EXTRACTED ENTRIES START

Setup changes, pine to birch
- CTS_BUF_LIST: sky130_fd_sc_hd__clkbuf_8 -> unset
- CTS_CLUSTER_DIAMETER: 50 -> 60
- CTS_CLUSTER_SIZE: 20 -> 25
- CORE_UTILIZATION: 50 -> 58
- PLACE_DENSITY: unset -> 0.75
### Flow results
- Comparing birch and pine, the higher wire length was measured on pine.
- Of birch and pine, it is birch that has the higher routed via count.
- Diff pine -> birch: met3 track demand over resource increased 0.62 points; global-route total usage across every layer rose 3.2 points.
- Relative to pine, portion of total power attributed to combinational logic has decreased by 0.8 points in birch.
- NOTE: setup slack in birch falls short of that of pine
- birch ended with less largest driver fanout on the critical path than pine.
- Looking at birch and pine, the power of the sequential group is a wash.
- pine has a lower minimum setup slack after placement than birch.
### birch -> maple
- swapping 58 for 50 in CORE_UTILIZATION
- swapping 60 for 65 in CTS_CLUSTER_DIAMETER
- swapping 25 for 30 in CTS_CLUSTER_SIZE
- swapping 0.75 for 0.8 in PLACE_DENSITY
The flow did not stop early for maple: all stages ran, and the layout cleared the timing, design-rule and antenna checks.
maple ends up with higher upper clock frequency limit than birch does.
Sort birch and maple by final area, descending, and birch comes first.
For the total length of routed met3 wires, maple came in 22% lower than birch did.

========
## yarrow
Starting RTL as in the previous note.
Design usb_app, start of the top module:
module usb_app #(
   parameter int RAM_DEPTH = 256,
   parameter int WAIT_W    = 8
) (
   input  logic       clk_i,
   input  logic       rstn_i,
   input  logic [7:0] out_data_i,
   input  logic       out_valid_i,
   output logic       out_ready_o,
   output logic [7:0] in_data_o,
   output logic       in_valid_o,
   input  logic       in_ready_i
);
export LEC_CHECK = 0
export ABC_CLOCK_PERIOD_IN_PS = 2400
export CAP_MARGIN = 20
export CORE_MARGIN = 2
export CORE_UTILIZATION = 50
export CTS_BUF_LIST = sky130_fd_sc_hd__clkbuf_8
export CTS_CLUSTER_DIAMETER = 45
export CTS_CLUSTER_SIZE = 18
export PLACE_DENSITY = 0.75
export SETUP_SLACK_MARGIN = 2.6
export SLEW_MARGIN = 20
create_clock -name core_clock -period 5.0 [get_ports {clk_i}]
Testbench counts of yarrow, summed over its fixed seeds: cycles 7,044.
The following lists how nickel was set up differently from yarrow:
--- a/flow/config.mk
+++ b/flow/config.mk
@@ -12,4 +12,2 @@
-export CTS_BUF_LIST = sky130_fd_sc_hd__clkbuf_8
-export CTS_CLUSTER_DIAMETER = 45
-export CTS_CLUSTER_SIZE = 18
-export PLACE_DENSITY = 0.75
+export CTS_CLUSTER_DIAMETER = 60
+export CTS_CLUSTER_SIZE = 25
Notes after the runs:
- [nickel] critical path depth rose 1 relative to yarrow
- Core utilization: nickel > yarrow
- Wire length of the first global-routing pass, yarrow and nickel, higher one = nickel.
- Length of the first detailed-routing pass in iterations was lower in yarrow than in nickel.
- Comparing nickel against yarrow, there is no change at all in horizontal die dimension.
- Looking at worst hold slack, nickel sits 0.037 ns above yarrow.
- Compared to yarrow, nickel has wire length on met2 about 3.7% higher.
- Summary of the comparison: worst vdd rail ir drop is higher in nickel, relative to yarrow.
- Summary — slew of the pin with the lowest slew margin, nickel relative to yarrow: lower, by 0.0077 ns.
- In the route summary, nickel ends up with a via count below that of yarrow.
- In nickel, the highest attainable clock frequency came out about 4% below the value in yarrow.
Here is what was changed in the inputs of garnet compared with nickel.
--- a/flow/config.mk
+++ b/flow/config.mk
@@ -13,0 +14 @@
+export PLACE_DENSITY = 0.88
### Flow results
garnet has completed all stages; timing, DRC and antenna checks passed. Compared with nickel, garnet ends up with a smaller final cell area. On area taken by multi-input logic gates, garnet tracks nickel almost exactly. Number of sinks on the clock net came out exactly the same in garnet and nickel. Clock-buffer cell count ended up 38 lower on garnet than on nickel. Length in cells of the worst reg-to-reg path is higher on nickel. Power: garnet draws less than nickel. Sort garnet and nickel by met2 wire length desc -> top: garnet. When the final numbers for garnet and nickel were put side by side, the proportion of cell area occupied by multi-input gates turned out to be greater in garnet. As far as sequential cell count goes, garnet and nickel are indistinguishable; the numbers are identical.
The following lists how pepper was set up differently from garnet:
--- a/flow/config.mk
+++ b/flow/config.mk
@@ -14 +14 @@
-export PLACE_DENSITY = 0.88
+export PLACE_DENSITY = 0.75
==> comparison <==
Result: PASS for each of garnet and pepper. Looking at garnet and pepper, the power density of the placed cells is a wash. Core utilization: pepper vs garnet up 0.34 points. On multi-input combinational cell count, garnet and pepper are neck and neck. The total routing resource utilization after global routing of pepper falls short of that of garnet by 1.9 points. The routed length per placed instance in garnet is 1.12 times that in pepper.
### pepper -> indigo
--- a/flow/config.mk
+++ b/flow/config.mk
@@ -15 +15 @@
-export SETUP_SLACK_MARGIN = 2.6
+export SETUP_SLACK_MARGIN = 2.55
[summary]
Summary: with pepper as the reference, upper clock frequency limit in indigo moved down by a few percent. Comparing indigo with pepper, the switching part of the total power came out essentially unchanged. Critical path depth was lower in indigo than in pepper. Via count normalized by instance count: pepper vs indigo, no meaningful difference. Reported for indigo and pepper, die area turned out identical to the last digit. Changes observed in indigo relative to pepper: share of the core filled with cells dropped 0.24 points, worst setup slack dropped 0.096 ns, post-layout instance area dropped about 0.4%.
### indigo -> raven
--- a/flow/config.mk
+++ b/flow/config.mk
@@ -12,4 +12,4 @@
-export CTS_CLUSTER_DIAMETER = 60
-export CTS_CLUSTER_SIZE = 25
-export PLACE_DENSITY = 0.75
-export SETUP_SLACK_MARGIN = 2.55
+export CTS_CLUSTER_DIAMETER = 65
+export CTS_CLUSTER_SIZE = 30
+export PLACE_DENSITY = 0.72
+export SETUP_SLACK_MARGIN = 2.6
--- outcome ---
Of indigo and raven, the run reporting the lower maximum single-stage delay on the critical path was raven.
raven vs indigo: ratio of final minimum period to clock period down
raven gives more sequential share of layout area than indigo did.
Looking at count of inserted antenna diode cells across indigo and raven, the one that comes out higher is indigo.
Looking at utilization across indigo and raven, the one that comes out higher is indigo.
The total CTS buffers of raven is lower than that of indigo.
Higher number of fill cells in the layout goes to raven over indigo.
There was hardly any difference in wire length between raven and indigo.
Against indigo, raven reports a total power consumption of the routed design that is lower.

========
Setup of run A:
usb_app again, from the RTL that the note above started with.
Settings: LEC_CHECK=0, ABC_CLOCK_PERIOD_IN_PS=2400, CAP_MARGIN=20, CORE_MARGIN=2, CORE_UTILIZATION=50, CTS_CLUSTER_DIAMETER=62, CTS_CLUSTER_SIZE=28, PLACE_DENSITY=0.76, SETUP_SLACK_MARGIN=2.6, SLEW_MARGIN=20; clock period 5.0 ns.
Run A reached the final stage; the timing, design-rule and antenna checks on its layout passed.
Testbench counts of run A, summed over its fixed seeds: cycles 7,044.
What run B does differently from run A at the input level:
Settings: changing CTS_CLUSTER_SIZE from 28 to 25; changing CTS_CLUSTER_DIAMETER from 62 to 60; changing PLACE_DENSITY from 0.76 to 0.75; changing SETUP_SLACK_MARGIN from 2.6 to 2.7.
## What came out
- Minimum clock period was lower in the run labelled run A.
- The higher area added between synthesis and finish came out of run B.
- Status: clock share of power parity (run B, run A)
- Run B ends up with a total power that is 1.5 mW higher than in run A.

EXTRACTED ENTRIES END

• WHAT YOU NEED TO DO: Return, with no change at all, every line in the entries above from the line containing "period 5.0 ns." through the line containing "Run A reached".

• WRITTEN SOLUTION:
Settings: LEC_CHECK=0, ABC_CLOCK_PERIOD_IN_PS=2400, CAP_MARGIN=20, CORE_MARGIN=2, CORE_UTILIZATION=50, CTS_CLUSTER_DIAMETER=62, CTS_CLUSTER_SIZE=28, PLACE_DENSITY=0.76, SETUP_SLACK_MARGIN=2.6, SLEW_MARGIN=20; clock period 5.0 ns.
Run A reached the final stage; the timing, design-rule and antenna checks on its layout passed.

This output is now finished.